# Work request:
Your answer must be a single number: how many lines of the data include "that".

# Saved entries:

◆ ◆ ◆ ◆

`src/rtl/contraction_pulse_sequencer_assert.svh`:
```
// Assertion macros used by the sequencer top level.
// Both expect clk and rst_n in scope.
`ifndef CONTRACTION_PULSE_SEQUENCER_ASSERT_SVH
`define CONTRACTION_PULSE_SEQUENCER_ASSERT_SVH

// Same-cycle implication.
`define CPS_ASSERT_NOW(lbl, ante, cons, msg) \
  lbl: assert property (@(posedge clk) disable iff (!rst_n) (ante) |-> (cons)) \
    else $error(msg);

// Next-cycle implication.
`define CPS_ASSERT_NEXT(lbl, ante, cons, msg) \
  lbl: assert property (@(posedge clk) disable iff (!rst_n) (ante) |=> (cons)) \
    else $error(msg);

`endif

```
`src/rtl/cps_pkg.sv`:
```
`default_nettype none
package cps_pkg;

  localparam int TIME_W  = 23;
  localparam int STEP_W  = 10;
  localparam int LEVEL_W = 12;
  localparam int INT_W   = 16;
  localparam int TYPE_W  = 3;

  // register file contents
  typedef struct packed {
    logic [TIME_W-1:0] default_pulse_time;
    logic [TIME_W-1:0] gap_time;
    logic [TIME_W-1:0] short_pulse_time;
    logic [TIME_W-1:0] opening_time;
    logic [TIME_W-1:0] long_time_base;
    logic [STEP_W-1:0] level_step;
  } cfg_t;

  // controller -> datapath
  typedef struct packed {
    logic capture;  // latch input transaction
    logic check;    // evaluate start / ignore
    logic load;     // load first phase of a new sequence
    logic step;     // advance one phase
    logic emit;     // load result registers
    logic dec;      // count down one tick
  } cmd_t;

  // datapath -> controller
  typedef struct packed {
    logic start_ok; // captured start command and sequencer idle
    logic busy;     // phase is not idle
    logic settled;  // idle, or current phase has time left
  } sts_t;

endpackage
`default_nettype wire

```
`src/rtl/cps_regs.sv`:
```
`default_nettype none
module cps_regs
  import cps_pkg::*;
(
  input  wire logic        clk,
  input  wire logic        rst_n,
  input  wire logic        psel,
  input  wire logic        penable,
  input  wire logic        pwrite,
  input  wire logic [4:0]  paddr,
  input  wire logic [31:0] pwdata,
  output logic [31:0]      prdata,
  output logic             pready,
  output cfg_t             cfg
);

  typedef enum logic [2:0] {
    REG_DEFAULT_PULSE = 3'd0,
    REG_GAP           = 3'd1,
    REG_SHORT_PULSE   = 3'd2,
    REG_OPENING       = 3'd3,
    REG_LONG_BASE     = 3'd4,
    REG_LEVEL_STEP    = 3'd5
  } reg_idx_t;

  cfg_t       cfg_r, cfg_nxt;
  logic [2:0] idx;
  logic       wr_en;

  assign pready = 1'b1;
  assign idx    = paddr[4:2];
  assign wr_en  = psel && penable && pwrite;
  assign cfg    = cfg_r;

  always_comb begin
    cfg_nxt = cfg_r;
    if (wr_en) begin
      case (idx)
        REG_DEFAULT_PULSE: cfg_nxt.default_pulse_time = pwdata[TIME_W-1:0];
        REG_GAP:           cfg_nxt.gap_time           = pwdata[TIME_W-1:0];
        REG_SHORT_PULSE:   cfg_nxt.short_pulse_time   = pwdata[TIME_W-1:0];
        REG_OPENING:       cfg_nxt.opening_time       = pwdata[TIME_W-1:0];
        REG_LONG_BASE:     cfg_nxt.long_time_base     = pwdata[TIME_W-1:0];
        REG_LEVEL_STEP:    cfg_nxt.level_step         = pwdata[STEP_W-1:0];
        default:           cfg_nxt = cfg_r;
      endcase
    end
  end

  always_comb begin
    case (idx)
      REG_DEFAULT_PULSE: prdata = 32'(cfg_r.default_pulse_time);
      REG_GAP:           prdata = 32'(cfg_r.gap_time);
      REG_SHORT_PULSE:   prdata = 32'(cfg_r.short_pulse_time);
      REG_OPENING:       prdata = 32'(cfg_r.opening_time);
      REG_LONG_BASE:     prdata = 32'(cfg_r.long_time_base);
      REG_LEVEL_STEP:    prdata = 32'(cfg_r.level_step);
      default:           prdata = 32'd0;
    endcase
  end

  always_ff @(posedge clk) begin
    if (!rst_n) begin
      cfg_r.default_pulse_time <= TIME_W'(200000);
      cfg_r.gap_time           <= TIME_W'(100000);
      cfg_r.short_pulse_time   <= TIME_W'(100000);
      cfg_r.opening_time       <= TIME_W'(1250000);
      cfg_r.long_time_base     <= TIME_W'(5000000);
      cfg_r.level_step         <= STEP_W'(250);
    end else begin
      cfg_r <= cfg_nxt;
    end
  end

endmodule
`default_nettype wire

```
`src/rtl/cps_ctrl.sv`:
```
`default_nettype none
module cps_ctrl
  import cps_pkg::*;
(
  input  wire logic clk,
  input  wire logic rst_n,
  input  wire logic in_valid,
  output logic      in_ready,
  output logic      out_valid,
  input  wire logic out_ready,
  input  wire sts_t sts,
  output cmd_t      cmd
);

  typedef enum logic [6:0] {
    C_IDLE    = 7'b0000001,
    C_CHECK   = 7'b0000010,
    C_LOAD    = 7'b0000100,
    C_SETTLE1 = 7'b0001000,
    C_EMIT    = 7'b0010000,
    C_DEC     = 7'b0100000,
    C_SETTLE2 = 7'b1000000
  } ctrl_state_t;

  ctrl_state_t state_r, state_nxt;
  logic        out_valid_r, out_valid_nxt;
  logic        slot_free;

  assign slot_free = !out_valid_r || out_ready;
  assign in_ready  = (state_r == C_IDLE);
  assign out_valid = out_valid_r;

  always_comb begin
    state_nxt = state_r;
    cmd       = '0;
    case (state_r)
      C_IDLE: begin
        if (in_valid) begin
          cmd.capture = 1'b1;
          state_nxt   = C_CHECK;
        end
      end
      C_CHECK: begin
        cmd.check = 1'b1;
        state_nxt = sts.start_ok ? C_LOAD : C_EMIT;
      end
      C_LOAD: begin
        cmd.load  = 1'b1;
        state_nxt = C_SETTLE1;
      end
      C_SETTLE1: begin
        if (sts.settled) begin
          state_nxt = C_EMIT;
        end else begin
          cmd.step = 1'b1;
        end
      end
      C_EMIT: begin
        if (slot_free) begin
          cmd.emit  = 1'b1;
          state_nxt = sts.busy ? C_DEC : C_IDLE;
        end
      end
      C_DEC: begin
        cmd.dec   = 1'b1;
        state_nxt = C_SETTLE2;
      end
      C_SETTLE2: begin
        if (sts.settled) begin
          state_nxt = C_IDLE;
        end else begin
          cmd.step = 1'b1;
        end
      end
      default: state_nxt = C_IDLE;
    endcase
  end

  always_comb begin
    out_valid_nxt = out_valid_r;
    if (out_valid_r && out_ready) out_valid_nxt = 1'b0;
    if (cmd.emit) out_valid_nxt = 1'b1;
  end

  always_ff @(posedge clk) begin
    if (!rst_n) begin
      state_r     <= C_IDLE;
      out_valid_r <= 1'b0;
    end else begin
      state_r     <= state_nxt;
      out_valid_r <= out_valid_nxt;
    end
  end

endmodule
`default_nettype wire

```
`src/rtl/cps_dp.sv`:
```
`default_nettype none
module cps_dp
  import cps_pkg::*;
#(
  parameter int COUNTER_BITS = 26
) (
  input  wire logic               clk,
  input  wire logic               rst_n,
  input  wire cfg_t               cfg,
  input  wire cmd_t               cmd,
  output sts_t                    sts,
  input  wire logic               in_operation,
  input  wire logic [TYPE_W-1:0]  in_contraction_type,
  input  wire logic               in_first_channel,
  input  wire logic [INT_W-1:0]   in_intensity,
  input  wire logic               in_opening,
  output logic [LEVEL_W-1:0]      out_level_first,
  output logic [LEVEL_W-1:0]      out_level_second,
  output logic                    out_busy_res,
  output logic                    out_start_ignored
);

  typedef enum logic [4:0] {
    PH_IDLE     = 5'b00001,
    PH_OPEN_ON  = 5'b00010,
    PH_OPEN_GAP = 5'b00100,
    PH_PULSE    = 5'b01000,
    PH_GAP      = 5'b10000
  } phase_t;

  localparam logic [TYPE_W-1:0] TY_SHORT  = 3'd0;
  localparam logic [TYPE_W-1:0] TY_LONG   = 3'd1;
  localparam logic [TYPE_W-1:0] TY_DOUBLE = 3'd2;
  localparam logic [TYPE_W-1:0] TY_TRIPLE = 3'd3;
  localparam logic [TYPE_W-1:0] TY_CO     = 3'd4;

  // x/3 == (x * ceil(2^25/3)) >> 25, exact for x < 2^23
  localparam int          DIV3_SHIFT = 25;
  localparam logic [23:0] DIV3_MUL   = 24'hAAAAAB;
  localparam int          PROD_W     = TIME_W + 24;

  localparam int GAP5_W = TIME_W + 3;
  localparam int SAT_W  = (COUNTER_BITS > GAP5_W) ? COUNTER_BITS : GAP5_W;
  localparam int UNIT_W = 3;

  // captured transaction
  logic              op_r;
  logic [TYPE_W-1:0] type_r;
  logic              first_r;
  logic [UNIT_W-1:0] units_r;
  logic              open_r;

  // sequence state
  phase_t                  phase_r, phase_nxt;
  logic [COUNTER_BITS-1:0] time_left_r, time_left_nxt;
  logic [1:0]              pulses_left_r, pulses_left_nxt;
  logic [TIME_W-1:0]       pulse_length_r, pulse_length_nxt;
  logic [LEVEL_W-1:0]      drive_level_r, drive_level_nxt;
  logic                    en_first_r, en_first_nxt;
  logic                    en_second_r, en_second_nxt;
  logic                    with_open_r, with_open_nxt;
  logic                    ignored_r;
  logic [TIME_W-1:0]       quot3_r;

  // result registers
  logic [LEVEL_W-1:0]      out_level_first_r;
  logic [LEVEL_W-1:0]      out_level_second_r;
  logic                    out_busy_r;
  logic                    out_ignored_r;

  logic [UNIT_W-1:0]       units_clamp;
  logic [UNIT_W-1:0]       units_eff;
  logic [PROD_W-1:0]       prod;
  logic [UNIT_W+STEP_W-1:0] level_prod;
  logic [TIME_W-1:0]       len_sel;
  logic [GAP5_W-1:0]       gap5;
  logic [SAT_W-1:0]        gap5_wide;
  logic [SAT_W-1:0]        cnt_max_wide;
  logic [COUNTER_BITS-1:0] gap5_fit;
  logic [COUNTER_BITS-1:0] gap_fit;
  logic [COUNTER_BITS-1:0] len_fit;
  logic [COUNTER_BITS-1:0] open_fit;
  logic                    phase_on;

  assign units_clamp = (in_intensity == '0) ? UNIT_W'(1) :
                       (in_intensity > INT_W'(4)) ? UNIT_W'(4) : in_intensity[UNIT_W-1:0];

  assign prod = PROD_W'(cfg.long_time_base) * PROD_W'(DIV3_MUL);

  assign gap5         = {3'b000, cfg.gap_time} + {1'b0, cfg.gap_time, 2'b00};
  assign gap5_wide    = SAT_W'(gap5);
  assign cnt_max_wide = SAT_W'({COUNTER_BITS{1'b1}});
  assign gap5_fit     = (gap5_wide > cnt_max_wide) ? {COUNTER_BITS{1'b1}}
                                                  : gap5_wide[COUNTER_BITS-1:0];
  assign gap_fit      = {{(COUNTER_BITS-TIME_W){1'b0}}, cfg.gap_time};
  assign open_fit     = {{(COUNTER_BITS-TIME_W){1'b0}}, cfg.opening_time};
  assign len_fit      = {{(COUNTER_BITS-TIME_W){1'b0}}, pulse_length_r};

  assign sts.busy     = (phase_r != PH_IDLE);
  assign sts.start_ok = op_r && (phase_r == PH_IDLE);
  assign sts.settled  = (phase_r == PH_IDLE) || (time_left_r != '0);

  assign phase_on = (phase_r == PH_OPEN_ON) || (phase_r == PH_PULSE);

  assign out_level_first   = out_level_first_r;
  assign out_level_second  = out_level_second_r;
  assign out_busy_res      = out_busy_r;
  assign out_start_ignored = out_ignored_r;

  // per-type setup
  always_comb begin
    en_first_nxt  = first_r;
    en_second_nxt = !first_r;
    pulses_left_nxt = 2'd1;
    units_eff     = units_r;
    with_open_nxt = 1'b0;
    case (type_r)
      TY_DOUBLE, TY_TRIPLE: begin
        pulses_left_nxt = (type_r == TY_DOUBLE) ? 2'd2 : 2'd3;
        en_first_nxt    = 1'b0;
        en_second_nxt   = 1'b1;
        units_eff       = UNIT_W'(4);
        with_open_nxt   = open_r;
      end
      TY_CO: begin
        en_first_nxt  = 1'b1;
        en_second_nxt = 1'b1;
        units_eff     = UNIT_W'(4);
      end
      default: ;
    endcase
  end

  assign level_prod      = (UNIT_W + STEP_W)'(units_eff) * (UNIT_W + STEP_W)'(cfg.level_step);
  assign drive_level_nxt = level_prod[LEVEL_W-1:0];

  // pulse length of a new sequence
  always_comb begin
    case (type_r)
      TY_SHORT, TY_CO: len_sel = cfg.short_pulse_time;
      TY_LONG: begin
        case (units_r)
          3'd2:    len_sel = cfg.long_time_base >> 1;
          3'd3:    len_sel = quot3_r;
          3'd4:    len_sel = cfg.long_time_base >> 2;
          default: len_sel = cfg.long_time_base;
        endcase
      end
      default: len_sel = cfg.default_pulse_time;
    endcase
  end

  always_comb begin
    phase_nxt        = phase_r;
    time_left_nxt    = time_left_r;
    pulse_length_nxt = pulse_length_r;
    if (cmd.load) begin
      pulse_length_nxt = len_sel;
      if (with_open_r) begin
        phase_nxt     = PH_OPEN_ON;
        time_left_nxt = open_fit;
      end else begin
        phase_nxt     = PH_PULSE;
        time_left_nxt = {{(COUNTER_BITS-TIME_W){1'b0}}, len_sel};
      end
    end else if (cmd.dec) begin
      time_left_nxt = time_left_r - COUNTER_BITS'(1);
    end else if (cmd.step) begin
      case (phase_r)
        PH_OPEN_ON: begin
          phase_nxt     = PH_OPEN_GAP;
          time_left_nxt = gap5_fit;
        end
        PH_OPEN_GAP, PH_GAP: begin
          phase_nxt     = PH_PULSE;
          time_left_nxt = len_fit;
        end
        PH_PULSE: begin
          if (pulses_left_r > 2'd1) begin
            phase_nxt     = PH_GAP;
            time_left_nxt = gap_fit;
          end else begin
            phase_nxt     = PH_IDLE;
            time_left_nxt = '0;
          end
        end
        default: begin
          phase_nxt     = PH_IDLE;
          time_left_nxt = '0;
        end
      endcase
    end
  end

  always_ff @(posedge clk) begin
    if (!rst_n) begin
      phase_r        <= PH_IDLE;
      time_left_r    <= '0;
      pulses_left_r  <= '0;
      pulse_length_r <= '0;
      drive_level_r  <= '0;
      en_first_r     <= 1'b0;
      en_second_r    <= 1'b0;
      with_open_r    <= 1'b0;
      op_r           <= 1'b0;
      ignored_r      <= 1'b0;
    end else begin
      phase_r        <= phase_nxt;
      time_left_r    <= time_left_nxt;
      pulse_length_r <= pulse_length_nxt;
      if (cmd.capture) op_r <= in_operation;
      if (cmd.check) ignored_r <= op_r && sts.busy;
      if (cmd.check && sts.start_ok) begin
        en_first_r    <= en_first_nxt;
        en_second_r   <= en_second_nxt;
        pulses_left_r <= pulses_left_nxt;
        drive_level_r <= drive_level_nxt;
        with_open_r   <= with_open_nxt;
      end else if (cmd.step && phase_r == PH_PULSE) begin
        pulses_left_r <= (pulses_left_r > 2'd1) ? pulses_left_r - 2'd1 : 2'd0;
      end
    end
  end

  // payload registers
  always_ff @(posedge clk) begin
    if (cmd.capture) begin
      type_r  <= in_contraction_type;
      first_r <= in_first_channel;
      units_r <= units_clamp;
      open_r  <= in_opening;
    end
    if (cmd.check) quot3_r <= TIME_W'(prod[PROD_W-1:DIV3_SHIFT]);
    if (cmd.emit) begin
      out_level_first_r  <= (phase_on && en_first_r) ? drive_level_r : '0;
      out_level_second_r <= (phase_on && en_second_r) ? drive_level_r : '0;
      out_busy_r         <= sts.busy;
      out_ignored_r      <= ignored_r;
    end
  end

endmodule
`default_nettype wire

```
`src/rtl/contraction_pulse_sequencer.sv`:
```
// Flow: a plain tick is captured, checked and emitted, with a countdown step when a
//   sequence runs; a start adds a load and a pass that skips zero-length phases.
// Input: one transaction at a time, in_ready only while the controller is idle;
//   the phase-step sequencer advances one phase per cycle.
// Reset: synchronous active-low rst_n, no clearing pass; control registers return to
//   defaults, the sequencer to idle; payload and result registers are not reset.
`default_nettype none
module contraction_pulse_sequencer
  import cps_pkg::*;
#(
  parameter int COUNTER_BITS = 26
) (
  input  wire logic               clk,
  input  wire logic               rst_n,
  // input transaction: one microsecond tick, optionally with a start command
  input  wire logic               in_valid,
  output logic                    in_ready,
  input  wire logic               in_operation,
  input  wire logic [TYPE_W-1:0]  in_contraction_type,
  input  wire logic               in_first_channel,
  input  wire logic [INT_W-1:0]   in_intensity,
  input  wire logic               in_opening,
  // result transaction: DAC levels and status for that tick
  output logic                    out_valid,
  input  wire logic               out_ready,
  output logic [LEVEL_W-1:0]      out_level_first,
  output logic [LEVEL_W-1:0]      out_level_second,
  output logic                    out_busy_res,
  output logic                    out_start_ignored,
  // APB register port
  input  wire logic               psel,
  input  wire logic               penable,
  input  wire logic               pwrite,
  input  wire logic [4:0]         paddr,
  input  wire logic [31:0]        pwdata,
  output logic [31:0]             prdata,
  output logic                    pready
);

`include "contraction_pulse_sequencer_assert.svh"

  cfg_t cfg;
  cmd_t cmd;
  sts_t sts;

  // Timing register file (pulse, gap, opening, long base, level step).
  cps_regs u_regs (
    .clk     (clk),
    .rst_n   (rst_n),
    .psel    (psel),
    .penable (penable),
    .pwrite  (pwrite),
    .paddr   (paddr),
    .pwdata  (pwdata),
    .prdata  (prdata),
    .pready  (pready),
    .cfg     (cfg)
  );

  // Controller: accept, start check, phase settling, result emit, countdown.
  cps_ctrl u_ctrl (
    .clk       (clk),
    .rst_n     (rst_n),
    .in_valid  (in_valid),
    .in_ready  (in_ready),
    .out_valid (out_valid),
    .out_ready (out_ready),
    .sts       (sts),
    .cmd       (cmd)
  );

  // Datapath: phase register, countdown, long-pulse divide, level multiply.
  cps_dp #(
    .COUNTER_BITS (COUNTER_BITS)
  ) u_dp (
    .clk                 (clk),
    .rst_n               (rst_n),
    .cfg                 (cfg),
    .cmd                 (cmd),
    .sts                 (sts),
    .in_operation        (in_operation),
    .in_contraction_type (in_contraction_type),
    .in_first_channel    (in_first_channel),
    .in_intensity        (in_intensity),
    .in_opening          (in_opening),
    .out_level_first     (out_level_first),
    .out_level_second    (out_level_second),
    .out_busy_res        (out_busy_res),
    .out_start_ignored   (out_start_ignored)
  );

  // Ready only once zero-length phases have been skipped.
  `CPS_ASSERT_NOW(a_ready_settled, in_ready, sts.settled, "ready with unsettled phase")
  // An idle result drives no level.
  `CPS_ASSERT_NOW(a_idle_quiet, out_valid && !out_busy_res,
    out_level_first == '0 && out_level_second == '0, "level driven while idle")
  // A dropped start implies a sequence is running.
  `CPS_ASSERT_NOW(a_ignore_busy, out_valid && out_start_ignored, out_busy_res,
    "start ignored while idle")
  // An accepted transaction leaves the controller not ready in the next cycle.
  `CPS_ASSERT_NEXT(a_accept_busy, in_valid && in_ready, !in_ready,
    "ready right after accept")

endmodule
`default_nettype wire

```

◆ ◆ ◆ ◆

# Response area:
2